Una jubilada de 67 años, Ana Tovani, fue víctima de un brutal ataque por parte de una jauría de perros mientras se desplazaba en moto por las calles de San Lorenzo, Santa Fe. El incidente ocurrió el pasado martes alrededor de las 8.15 de la mañana, en William Morris al 2200, justo frente a una gomería que alberga varios perros. Tovani, quien se encontraba en camino para realizar algunos trámites y posteriormente asistir al gimnasio, quedó gravemente herida, con una fractura compleja en una de sus piernas. Actualmente, se encuentra internada en el Sanatorio Laprida de Rosario, donde los médicos han indicado que su recuperación podría tomar entre tres y cuatro meses, e incluso se contempla la posibilidad de una cirugía para implantar una prótesis.
El ataque se desató cuando el dueño de la gomería abrió la puerta del local, momento en el cual los perros aprovecharon para salir disparados hacia la calle. Tovani relató que uno de los animales la emboscó, mordiéndole la campera en la zona del cuello, lo que la llevó a perder el control de su moto y caer al asfalto. “Salieron a despedazarme”, describió la mujer, quien no solo sufrió la fractura en la pierna, sino que también vivió una experiencia traumática que la deja con miedo a circular por la zona.
La situación ha generado una fuerte preocupación entre los vecinos de la comunidad, quienes se han manifestado en repetidas ocasiones por la inseguridad que representa la jauría de perros. Según testimonios de residentes, los ataques no son un hecho aislado. “Están cansados de hacer denuncias”, comentó Tovani, quien enfatizó que el problema con los perros ha sido señalado en numerosas oportunidades por los habitantes del barrio.
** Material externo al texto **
## config.mk

```make
export PLATFORM = sky130hd
export DESIGN_NAME = io_ports
export DESIGN_NICKNAME = d
export VERILOG_FILES = /design/src/mmio_periph_pkg.sv /design/src/io_ports.sv
export SDC_FILE = /design/constraint.sdc
export NUM_CORES = 1
export LEC_CHECK = 0
export BUFFER_PORTS_ARGS = -buffer_cell sky130_fd_sc_hd__buf_2
export CORE_MARGIN = 4
export CORE_UTILIZATION = 47
export CTS_CLUSTER_SIZE = 30
export DETAILED_ROUTE_END_ITERATION = 10
export PLACE_DENSITY_LB_ADDON = 0.1
export SYNTH_ARGS = -nofsm -noshare
export SYNTH_HDL_FRONTEND = slang
export SYNTH_SLANG_ARGS = --single-unit
export TNS_END_PERCENT = 50
```

## constraint.sdc

```tcl
create_clock -name vdp_clk -period 0.9 [get_ports vdp_clk]
set_input_delay 0.18 -clock vdp_clk [delete_from_list [all_inputs] [get_ports vdp_clk]]
set_output_delay 0.18 -clock vdp_clk [all_outputs]
set_load 0.02 [all_outputs]
```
La falta de acción por parte de las autoridades es un tema recurrente en sus reclamos, ya que aseguran que han presentado numerosas quejas sin que hasta ahora se hayan tomado medidas concretas que garanticen la seguridad del vecindario.
Los vecinos también indicaron que el dueño de la gomería suele liberar a los perros por la mañana, coincidiendo con el horario en que niños y adultos se desplazan hacia las escuelas cercanas. Esta práctica ha incrementado el riesgo de encuentros peligrosos y ha alimentado el clima de ansiedad entre quienes habitan la zona. La comunidad reclama a las autoridades que se implementen medidas de control y regulación sobre la tenencia de animales, así como sanciones para quienes no cumplen con las normativas de seguridad.
La atención médica que recibió Tovani tras el ataque ha sido otro punto de controversia. Primeramente, fue trasladada a un hospital local y luego derivada al Sanatorio Laprida, donde se le diagnosticó la fractura en la pierna. Los médicos han expresado su preocupación por la demora en la atención ortopédica, lo que podría agravar su situación. En este contexto, también ha surgido un inconveniente con la autorización del aparato ortopédico necesario para estabilizar su pierna, lo que ha generado un nuevo dilema en su proceso de recuperación.
Ante la falta de respuesta oportuna por parte de PAMI, la familia de Tovani ha tenido que reunir cerca de un millón de pesos para poder costear los insumos requeridos para su tratamiento. Esta situación pone de manifiesto las dificultades que enfrentan muchas personas en el sistema de salud, donde la espera de autorización para materiales esenciales puede comprometer la salud y bienestar de los pacientes. La comunidad, al tanto de la situación de Tovani, se ha solidarizado y ha comenzado a organizarse para elevar su voz ante las autoridades, exigiendo soluciones a un problema que afecta la seguridad y calidad de vida de todos los vecinos.
Este trágico suceso no solo es un llamado de atención sobre la problemática de los perros sueltos en las calles, sino que también resalta la necesidad de una respuesta adecuada y efectiva por parte de las autoridades locales. La situación exige un análisis profundo y una acción inmediata para evitar que episodios como el de Ana Tovani se repitan en el futuro. La comunidad de San Lorenzo se encuentra en un estado de alerta y espera que este incidente sirva como un impulso para generar cambios significativos en la regulación de la tenencia de animales y en la atención de la salud pública.